What a load of crap.
But okay, if that's what it is to boost your website trust, I'd give it a try, I thought.
So I started to read other people's blogs, and couldn't quite find anything that I liked... I could see many new site owners try to fill in a page with any subject, one after another, back to back. Frankly, I found so many rubbish contents during their 30 days challenge (sorry). But that's ok because no one's looking. Your site is so young that Google won't pick it up anyway. Just keep posting one blog a day... And in a few months time, or whenever you have a solid number of visitors, you won't have to do a new post more than 1-3 times a week and you'll have a spare time. Then it's time for you to go back to those old sad rubbish posts, delete them or edit the content to turn it more meaningful. That's the plan...
That's the plan? No wonder there are over 1 billion websites worldwide...
Quality Contents During The 30 Days Blog Challenge

Neil Patel (Hurrah!)
I think the 30 Days Blog Challenge and the idea of writing quality contents are mutually exclusive. If you were genius like Neil Patel, able to write super-high quality content every single day for 30 days, you'd surely be able to continue that forever.
So here's my dilemma; I'm an accountant, not a writer. English is not my mother language either. I write slow. Should I write a blog every day for the next 30 days starting today? Even if I end up writing a total trash, close my eyes and press "Publish"? (That'd be fun actually...)

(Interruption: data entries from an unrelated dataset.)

This design comes from an exercise in tuning for small area on the open sky130 flow, not from production work. RTL that was checked went through simulation tests only; none was proved equivalent to the original. Only the layout flow was run in runs 1 to 3; the RTL was not checked for function there. Power and IR drop assume default switching activity.

$ cat design/flow/design.v
module tinyrf_enc (
    input  wire        clk,
    input  wire        rst,
    input  wire [9:0]  cfg_err,
    input  wire [7:0]  cfg_p,
    input  wire [3:0]  cfg_s,
    input  wire [3:0]  cfg_r,
    input  wire [10:0] cfg_tec,
    input  wire [7:0]  cfg_addr,
    input  wire        tx_start,
    input  wire [7:0]  tx_cmd,
    output reg         carrier,
    output wire        busy,
    output wire        fault_cfg,       
    output wire        fault_overlap    
);
    localparam ST_IDLE  = 3'd0;
    localparam ST_PRE   = 3'd1;
    localparam ST_START = 3'd2;
    localparam ST_DATA  = 3'd3;
    localparam ST_STOP  = 3'd4;
    reg [2:0]  st;
    reg [7:0]  cmd;      
    reg [10:0] x;        
    reg [1:0]  u;        
    reg [7:0]  ic;       
    reg [3:0]  rc;       
    wire idle = (st == ST_IDLE);
    wire cfg_ok = (cfg_err != 10'd0) && (cfg_s != 4'd0) && (cfg_r != 4'd0) &&
                  (cfg_tec < {cfg_err, 1'b0});
    assign busy = !idle;
    wire req = tx_start && !rst;
    assign fault_cfg     = req && idle && !cfg_ok;
    assign fault_overlap = req && busy;
    wire [10:0] x1    = x + 11'd1;
    wire        xwrap = (x1 == {cfg_err, 1'b0});
    wire [7:0] ic1  = ic - 8'd1;
    wire       last = (ic1 == 8'd0);
    wire [3:0] rc1  = rc - 4'd1;
    wire cur_bit = (ic1[4:3] == 2'd2) ? cfg_addr[ic1[2:0]] :
                   (ic1[4:3] == 2'd1) ? cmd[ic1[2:0]] : ~cmd[ic1[2:0]];
    reg [1:0] last_u;
    always @(*) begin
        case (st)
            ST_START: last_u = 2'd2;
            ST_DATA:  last_u = {1'b0, cur_bit};
            ST_STOP:  last_u = 2'd3;
            default:  last_u = 2'd0;
        endcase
    end
    wire seg_end = xwrap && (u == last_u);
    always @(posedge clk) begin
        if (rst) begin
            st      <= ST_IDLE;
            carrier <= 1'b0;
        end else if (idle) begin
            if (tx_start && cfg_ok) begin
                st      <= (cfg_p != 8'd0) ? ST_PRE : ST_START;
                carrier <= 1'b1;
            end
        end else if (seg_end) begin
            if (st == ST_STOP) begin
                if (rc1 == 4'd0) begin
                    st <= ST_IDLE;
                end else begin
                    st      <= ST_START;
                    carrier <= 1'b1;
                end
            end else if (carrier) begin
                carrier <= 1'b0;
            end else if (last && st == ST_DATA) begin
                st <= ST_STOP;
            end else begin
                if (last)
                    st <= (st == ST_PRE) ? ST_START : ST_DATA;
                carrier <= 1'b1;
            end
        end
    end
    always @(posedge clk) begin
        if (idle) begin
            cmd <= tx_cmd;
            x   <= 11'd0;
            u   <= 2'd0;
            ic  <= (cfg_p != 8'd0) ? cfg_p : {4'd0, cfg_s};
            rc  <= cfg_r;
        end else if (!seg_end) begin
            x <= xwrap ? 11'd0 : x1;
            if (xwrap)
                u <= u + 2'd1;
        end else begin
            u <= 2'd0;
            x <= (st == ST_PRE && carrier) ? cfg_tec : 11'd0;
            if (st == ST_STOP) begin
                rc <= rc1;
                ic <= {4'd0, cfg_s};
            end else if (!carrier) begin
                if (!last)
                    ic <= ic1;
                else if (st == ST_PRE)
                    ic <= {4'd0, cfg_s};
                else
                    ic <= 8'd24;
            end
        end
    end
endmodule
module tinyrf_dec (
    input  wire        clk,
    input  wire        rst,
    input  wire [9:0]  cfg_err,
    input  wire [3:0]  cfg_s,
    input  wire [7:0]  cfg_tries,
    input  wire        cfg_tries_inf,
    input  wire        cfg_tmo_ends,
    input  wire        rx_start,
    input  wire        rf_in,
    output wire        busy,
    output wire        done,
    output reg  [1:0]  result,
    output wire [7:0]  addr,
    output wire [7:0]  cmd,
    output wire [7:0]  inv,
    output wire        valid,
    output wire        fault_cfg,       
    output wire        fault_overlap    
);
    localparam ST_IDLE   = 2'd0;    
    localparam ST_AWAIT  = 2'd1;
    localparam ST_SYNCED = 2'd2;
    localparam ST_READ   = 2'd3;
    localparam RES_EMPTY      = 2'd0;
    localparam RES_FRAME      = 2'd1;
    localparam RES_INCOMPLETE = 2'd2;
    localparam RES_NOSTART    = 2'd3;
    reg [1:0]  st;
    reg        meas;      
    reg [9:0]  c;         
    reg [3:0]  u;         
    reg [23:0] acc;
    reg        rf_prev;   
    wire cfg_ok = (cfg_err != 10'd0) && (cfg_s != 4'd0);
    assign busy  = (st != ST_IDLE);
    assign done  = (st == ST_IDLE) && (result != RES_EMPTY);
    assign addr  = acc[23:16];
    assign cmd   = acc[15:8];
    assign inv   = acc[7:0];
    assign valid = (result == RES_FRAME) && (acc[7:0] == ~acc[15:8]);
    wire req = rx_start && !rst;
    assign fault_cfg     = req && !busy && !cfg_ok;
    assign fault_overlap = req && busy;
    wire rise = rf_in && !rf_prev;
    wire       wrap = (c == 10'd1);
    wire [9:0] cn   = wrap ? cfg_err : c - 10'd1;
    wire [3:0] un   = (wrap && u != 4'd15) ? u + 4'd1 : u;
    wire budget_spent = !cfg_tries_inf && (acc[7:0] == 8'd0);
    wire in_band = ((u == 4'd4 && wrap) || u >= 4'd5) && (u <= 4'd6);
    wire bit_bad = (u == 4'd0 && !wrap) || (u >= 4'd5);
    wire bit_one = (u >= 4'd3);
    always @(posedge clk) begin
        if (rst) begin
            rf_prev <= 1'b0;
        end else begin
            rf_prev <= rf_in;
        end
    end
    always @(posedge clk) begin
        if (rst) begin
            st     <= ST_IDLE;
            result <= RES_EMPTY;
        end else begin
            case (st)
                ST_IDLE: begin
                    meas <= 1'b0;
                    c    <= cfg_err;
                    u    <= 4'd0;
                    if (rx_start && cfg_ok) begin
                        acc[11:0] <= {cfg_s, cfg_tries};
                        result    <= RES_EMPTY;
                        st     <= ST_AWAIT;
                    end
                end
                ST_AWAIT: begin
                    if (budget_spent) begin
                        result <= RES_NOSTART;
                        st     <= ST_IDLE;
                    end else if (!meas) begin
                        if (rise) begin
                            meas <= 1'b1;
                            c    <= cfg_err;
                            u    <= 4'd0;
                        end else if (u == 4'd13 && wrap) begin
                            acc[7:0] <= acc[7:0] - 8'd1;
                            c        <= cfg_err;
                            u        <= 4'd0;
                            if (cfg_tmo_ends) begin
                                result <= RES_NOSTART;
                                st     <= ST_IDLE;
                            end else begin
                                acc[11:8] <= cfg_s;
                            end
                        end else begin
                            c <= cn;
                            u <= un;
                        end
                    end else begin
                        if (rf_in) begin
                            c <= cn;
                            u <= un;
                        end else begin
                            acc[7:0] <= acc[7:0] - 8'd1;
                            meas     <= 1'b0;
                            c        <= cfg_err;
                            u        <= 4'd0;
                            if (in_band) begin
                                acc[11:8] <= acc[11:8] - 4'd1;
                                if (acc[11:8] == 4'd1)
                                    st <= ST_SYNCED;
                            end else begin
                                acc[11:8] <= cfg_s;
                            end
                        end
                    end
                end
                ST_SYNCED: begin
                    acc <= 24'd1;
                    if (u == 4'd1 && wrap) begin
                        c    <= cfg_err;
                        u    <= 4'd0;
                        st   <= ST_READ;
                    end else begin
                        c <= cn;
                        u <= un;
                    end
                end
                ST_READ: begin
                    if (!meas) begin
                        if (rise) begin
                            meas <= 1'b1;
                            c    <= cfg_err;
                            u    <= 4'd0;
                        end else if (u == 4'd9 && wrap) begin
                            result <= RES_INCOMPLETE;
                            st     <= ST_IDLE;
                        end else begin
                            c <= cn;
                            u <= un;
                        end
                    end else begin
                        if (rf_in) begin
                            c <= cn;
                            u <= un;
                        end else begin
                            meas <= 1'b0;
                            c    <= cfg_err;
                            u    <= 4'd0;
                            if (bit_bad) begin
                                result <= RES_INCOMPLETE;
                                st     <= ST_IDLE;
                            end else begin
                                acc <= {acc[22:0], bit_one};
                                if (acc[23]) begin
                                    result <= RES_FRAME;
                                    st     <= ST_IDLE;
                                end
                            end
                        end
                    end
                end
            endcase
        end
    end
endmodule
module tinyrf_core (
    input  wire        clk,
    input  wire        rst,
    input  wire [9:0]  enc_err,
    input  wire [7:0]  enc_p,
    input  wire [3:0]  enc_s,
    input  wire [3:0]  enc_r,
    input  wire [10:0] enc_tec,
    input  wire [7:0]  enc_addr,
    input  wire [9:0]  dec_err,
    input  wire [3:0]  dec_s,
    input  wire [7:0]  dec_tries,
    input  wire        dec_tries_inf,
    input  wire        dec_tmo_ends,
    input  wire        tx_start,
    input  wire [7:0]  tx_cmd,
    output wire        tx_carrier,
    output wire        tx_busy,
    input  wire        rx_start,
    input  wire        rf_in,
    output wire        rx_busy,
    output wire        rx_done,
    output wire [1:0]  rx_result,
    output wire [7:0]  rx_addr,
    output wire [7:0]  rx_cmd,
    output wire [7:0]  rx_inv,
    output wire        rx_valid,
    output reg  [2:0]  faults
);
    wire enc_fault_cfg, enc_fault_overlap;
    wire dec_fault_cfg, dec_fault_overlap;
    tinyrf_enc u_enc (
        .clk           (clk),
        .rst           (rst),
        .cfg_err       (enc_err),
        .cfg_p         (enc_p),
        .cfg_s         (enc_s),
        .cfg_r         (enc_r),
        .cfg_tec       (enc_tec),
        .cfg_addr      (enc_addr),
        .tx_start      (tx_start),
        .tx_cmd        (tx_cmd),
        .carrier       (tx_carrier),
        .busy          (tx_busy),
        .fault_cfg     (enc_fault_cfg),
        .fault_overlap (enc_fault_overlap)
    );
    tinyrf_dec u_dec (
        .clk           (clk),
        .rst           (rst),
        .cfg_err       (dec_err),
        .cfg_s         (dec_s),
        .cfg_tries     (dec_tries),
        .cfg_tries_inf (dec_tries_inf),
        .cfg_tmo_ends  (dec_tmo_ends),
        .rx_start      (rx_start),
        .rf_in         (rf_in),
        .busy          (rx_busy),
        .done          (rx_done),
        .result        (rx_result),
        .addr          (rx_addr),
        .cmd           (rx_cmd),
        .inv           (rx_inv),
        .valid         (rx_valid),
        .fault_cfg     (dec_fault_cfg),
        .fault_overlap (dec_fault_overlap)
    );
    always @(posedge clk) begin
        if (rst) begin
            faults <= 3'b000;
        end else begin
            faults <= faults | {dec_fault_overlap, enc_fault_overlap,
                                enc_fault_cfg | dec_fault_cfg};
        end
    end
endmodule
$ cat design/flow/flow/run.sh
#!/bin/bash
# Layout flow: the standard ORFS flow (standard synthesis unchanged), with
# the smallest buffer on each port and no dummy loads in the clock tree.
set -euo pipefail
cd "$(dirname "$0")/.."
bash standard.sh \
  "BUFFER_PORTS_ARGS=-buffer_cell sky130_fd_sc_hd__buf_1" \
  finish > flow_make.log 2>&1
$ cat design/flow/standard.sh
#!/bin/bash
# synth_recipe.tcl (not shown) runs the flow's synth.tcl, then flattens the netlist and writes it again
# the make line also repeats each setting of config.mk as NAME=value (left out here)
make -C /OpenROAD-flow-scripts/flow DESIGN_CONFIG=/design/flow/config.mk WORK_HOME=/design/flow/orfs CLKGATE_MAP_FILE= SYNTH_SCRIPT=/design/flow/synth_recipe.tcl "${@:-finish}"
$ cat design/flow/config.mk
export PLATFORM = sky130hd
export DESIGN_NAME = tinyrf_core
export DESIGN_NICKNAME = tinyrf_core
export VERILOG_FILES = /design/flow/design.v
export SDC_FILE = /design/flow/constraint.sdc
export NUM_CORES = 4
export LEC_CHECK = 0
export CAP_MARGIN = 20
export CORE_MARGIN = 2
export CORE_UTILIZATION = 40
export PLACE_DENSITY = 0.6
export SLEW_MARGIN = 20
$ cat design/flow/constraint.sdc
create_clock -name core_clock -period 10.0 [get_ports {clk}]
set_input_delay 2.0000 -clock core_clock [delete_from_list [all_inputs] [get_ports {clk}]]
set_output_delay 2.0000 -clock core_clock [all_outputs]
set_load 0.01 [all_outputs]
==> flow_summary.toml, run 1 <==
[yosys]
ys_ff_latch = 84
yosysTopAreaCell = "edfxtp_1"
synthAdderAreaFrac = 0.0576
avgSynthCellArea_sq_um = 8.98
synth_top_family_by_area = "simple AND/OR/NAND/NOR gates"
synth_ff_type = "edfxtp_1"
ys_seq_area_frac = 0.374
synth_compound_area_frac = 0.166
synthCells = 677
async_flop_share = 0
synth.mux.area_fraction = 0.0411
ys_warn_count = 3
post_synth_instance_area_sq_um = 6080
synthTopCellsByArea = "edfxtp_1 29%, dfxtp_1 8.2%, ha_1 5.8%, nand2_1 4.2%, xnor2_1 4.2%"
synthXorXnorAreaFrac = 0.0817
synth.distinct_cells = 75
synth_edf_count = 59
yosysMostFrequentCell = "nand2_1"
synthesis.nets = 787
yosys.area_share.simple = 0.230
yosys-top-cells-count = "68 x nand2_1, 59 x edfxtp_1, 51 x nor2_1, 41 x inv_1, 38 x a21oi_1"
synth_top_area_frac = 0.291

[finish]
stdcell_count = 967
multi_input_area_sq_um = 3510
synthToLayoutAreaGrowth_pct = 13.8
nFillCells = 1476
nNetsFinal = 884
seq_area_sq_um = 2270
antenna_cells = 0
layout-drive-gt1-share = 0.0436

[pwr]
p_sw_frac = 0.338
p_comb_frac = 0.293
clock_power_share = 0.277
pwr-share-seq = 0.430
leakagePower_nw = 2.51
vdd_drop_max_mv = 0.105
p_int_w = 0.000743
powerDensity_nw_per_um2 = 162
p_switching_w = 0.000380

[worst_setup_path]
cp-endpoint = "u_enc.ic[7]"
crit_start = "enc_err[5]"
cp.arrival_ns = 4.30
ff2ff_path_depth = 9
reg2reg_to = "u_enc.ic[7]"
ff2ff_setup_slack_ns = 6.32
r2r_start = "u_enc.ic[0]"
worstPathMaxFanout = 18
end_kind = "register"
crit_type = "in2reg"
worstPathRequired_ns = 9.98
critPathLaunchType = "input port"

[clock_network]
postCtsSetupRepairBufs = 0
cts_htree_levels = 3
cts_made_buffers = 9
cts.clk_slew.worst_paths_ns = 0.06
clk_latency_ns = 0.35
hold_buffers = 0
clockBufferDepth = 2
clock_sinks = 84
cts_root_buffer = "clkbuf_16"
cts-resized-gates = 0
tritoncts = "built"

[sta]
min_period_ns = 4.33
worst_pin_slew_ns = 1.02
max_freq_ghz = 0.231
fin_hold_ws_ns = 0.480
hold_viol_final = 0
finalSetupViolations = 0
fin_crit_sh = 0.433
grt_setup_unrepaired = "false"
tns_ns = 0
clock_skew_ns = 0.00546
max_slew_margin = 0.319
finalMaxSlewViolations = 0

[detailed_routing]
wl_um = 15900
drc = 0
wl_per_cell_um = 16.4
num_vias = 5552
vias_per_cell = 5.74
ant_nets = 0
dr.pass1.iters = 5
drt_iter0_drc = 414

[global_routing]
antenna_found_initial = 0
grt_pass1_wl_um = 25700
grt_overflow = 0
grt_pass1_vias = 5283
grt_max_degree = 33
grt_usage = 0.197

[placement]
port-buffer-count = 115
place_inst = 951
place_congestion = 0.911
dp.final_hpwl_um = 11900

[outcome]
status = "timing/DRC/antenna clean"

[floorplanning]
core_sq_um = 15000
initial_core_util = 0.405
std_cell_rows = 45
dieHeight_um = 127
die_w_um = 127
die_area_sq_um = 16200
ios = 116

[worst_hold_path]
hold_class = "reg2reg"

[job]
cap_viol_max_count = 0
==> placed cells by master (no fill, tap or decap), types with 4 or more instances in the layout <==
| master | instances |
|---|---|
| a31oi_1 | 9 |
| or4_1 | 6 |
| a221oi_1 | 5 |
| ha_1 | 28 |
| nor2b_1 | 6 |
| nand2_1 | 68 |
| o31ai_1 | 6 |
| edfxtp_1 | 59 |
| nand3b_1 | 8 |
| a211oi_1 | 5 |
| nor4_1 | 12 |
| clkbuf_16 | 9 |
| nand2b_1 | 11 |
| xnor2_1 | 29 |
| inv_1 | 41 |
| a222oi_1 | 4 |
| mux4_2 | 4 |
| a22o_1 | 5 |
| buf_1 | 115 |
| a21o_1 | 5 |
| o21ai_0 | 21 |
| dfxtp_1 | 25 |
| o21ai_1 | 11 |
| a21oi_1 | 38 |
| and2_1 | 15 |
| a22oi_1 | 5 |
| or3_1 | 8 |
| nor3b_1 | 5 |
| nor3_1 | 22 |
| mux2i_1 | 10 |
| nand3_1 | 14 |
| xor2_1 | 20 |
| nor2_1 | 51 |
| nand4_1 | 18 |
| and4_1 | 5 |
==> worst max-delay path: stages <==
cell,delay [ns]
buf_1,0.15
nor2b_1,0.18
o21ai_0,0.18
nand4_1,0.11
nor4_1,0.19
and4_1,0.68
a21boi_1,0.18
o22ai_1,0.63
==> cell type report <==
class / count / share of cell area
multi-input combinational: 515 / 0.508
clock inverter: 5 / 0.00416
sequential: 84 / 0.328
timing repair buffer: 119 / 0.0664
tap: 188 / 0.0340
clock buffer: 11 / 0.0351
inverter: 45 / 0.0244
==> kinds of logic (layout without fill, tap and decap cells) <==
| logic type | Yosys count | after routing |
|---|---|---|
| DFF | 84 | 84 |
| AOI/OAI and AO/OA | 149 | 149 |
| muxes | 19 | 19 |
| xor gates and xnor gates | 52 | 52 |
| and+or+nand+nor | 267 | 267 |
| adders and majority gates | 28 | 28 |
| buffers and inverters | 78 | 180 |
==> worst min-delay path by stage <==
stage                from  slack (ns)  cells after the start          to
6_report        faults[0]        0.48                      2   faults[0]
5_1_grt         faults[2]        0.51                      2   faults[2]
4_1_cts         faults[0]        0.48                      2   faults[0]
3_5_place_dp    faults[2]        0.46                      2   faults[2]
3_3_place_gp    faults[0]        0.45                      2   faults[0]
2_1_floorplan  u_enc.x[0]        0.47                      1  u_enc.x[0]
==> power groups by stage <==
stage | registers, W | logic, W | clock network [W]
after floorplan | 0.000472 | 0.000253 | 0
after global placement | 0.000487 | 0.000322 | 0
after detailed placement | 0.000489 | 0.000328 | 0
after CTS | 0.000482 | 0.000330 | 0.000321
after global routing | 0.000490 | 0.000367 | 0.000334
final | 0.000482 | 0.000329 | 0.000311
==> through the flow <==
step,area (sq um),power [W],setup WS (ns),utilization
2_1_floorplan,6080,0.000725,5.78,-
3_5_place_dp,6650,0.000818,5.32,0.442
6_report,6920,0.00112,5.67,0.460
5_1_grt,6920,0.00119,5.38,0.460
4_1_cts,6920,0.00113,5.68,0.460
3_3_place_gp,6640,0.000809,5.45,0.442
==> registers in the layout, indices dropped and copies added (netlist names), named ones only <==
| register | flops |
|---|---|
| u_dec.result | 2 |
| u_dec.acc | 24 |
| u_enc.rc | 4 |
| faults | 3 |
| u_enc.u | 2 |
| u_enc.cmd | 8 |
| u_dec.u | 4 |
| u_dec.c | 10 |
| u_enc.carrier | 1 |
| u_enc.x | 11 |
| u_dec.meas | 1 |
| u_enc.ic | 8 |
| u_enc.st | 3 |
| u_dec.st | 1 |
| u_dec.rf_prev | 1 |
==> per-layer routing <==
| layer | vias to the layer above | part of all wire | track usage | wire (um) |
|---|---|---|---|---|
| met5 | - | 0 | 0 | 0 |
| met3 | 20 | 0.053 | 0.0465 | 845 |
| li1 | 2691 | - | - | - |
| met1 | 2654 | 0.45 | 0.253 | 7070 |
| met4 | 0 | 0.017 | 0.0608 | 268 |
| met2 | 187 | 0.48 | 0.329 | 7700 |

Knowing that I already have valued subscribers and readers from my other sites (thank you so much for your support, I mean it!) I couldn't do that just for the sake of boosting my Alexa ranking.
Harder For Introverts
I think it's harder for introverts than extroverts ("Does Introvert/Extrovert Mean To You (Huh???") to carry out this spontaneous "just do it" task. I think well before I speak (write), and even after I've spoken I think about it again. Everyone else has moved on by then.
As far as 30 Days Blog Challenge is concerned, it's certainly more advantageous for those who are extroverts. They just write spontaneously. They can just...write about your dog eating your cat's poo out of the litter - in their "Make Money Online" blog... And if they regret, "Oops! Not quite relevant to my website!" is the answer, and it's done. Move on. No one's looking.
Do you think 30 Days Blog Challenge is worthy a try?
Thank you for bringing up the quality vs quantity issue. And the introvert vs extrovert issue.
The 30 days blog challenge might be worth a try to jumpstart your writing, but as you mentioned, it would be difficult to maintain quality.
I’m an introvert and I’m a writer. I love to write. I can sit for hours and type away. But! I only publish my best work. That means I re-write the heck out of everything on my website.
Yes, sometimes I’m tired or distracted or pissed or over-caffeinated and I make mistakes. But, usually, I’m a perfectionist with my writing. It’s maddening.
That said, it usually takes me a day or two, sometimes three days to write a post, create a video for that post and publish it. Then, I will constantly tweak that post for weeks to come.
In the long-run, I like to think I have a quality website loaded with content that people enjoy reading and that helps them.
Hi Gary, thanks for coming back to my site again, and for your comment – it’s great to know that it takes professional writers like you numbers of editing to complete work (web posts). Although I’m far from perfect in writing, I’d like to only publish my best work too – the best that I can allow myself to.
It’s “maddening” – I like that 🙂
I appreciate that you shared how you do your work. Up to three days to write a post…it does take me a few days and I thought it was just me being too slow. Though I am slow in writing. I must follow your way. Thanks again for your words, it’s motivational.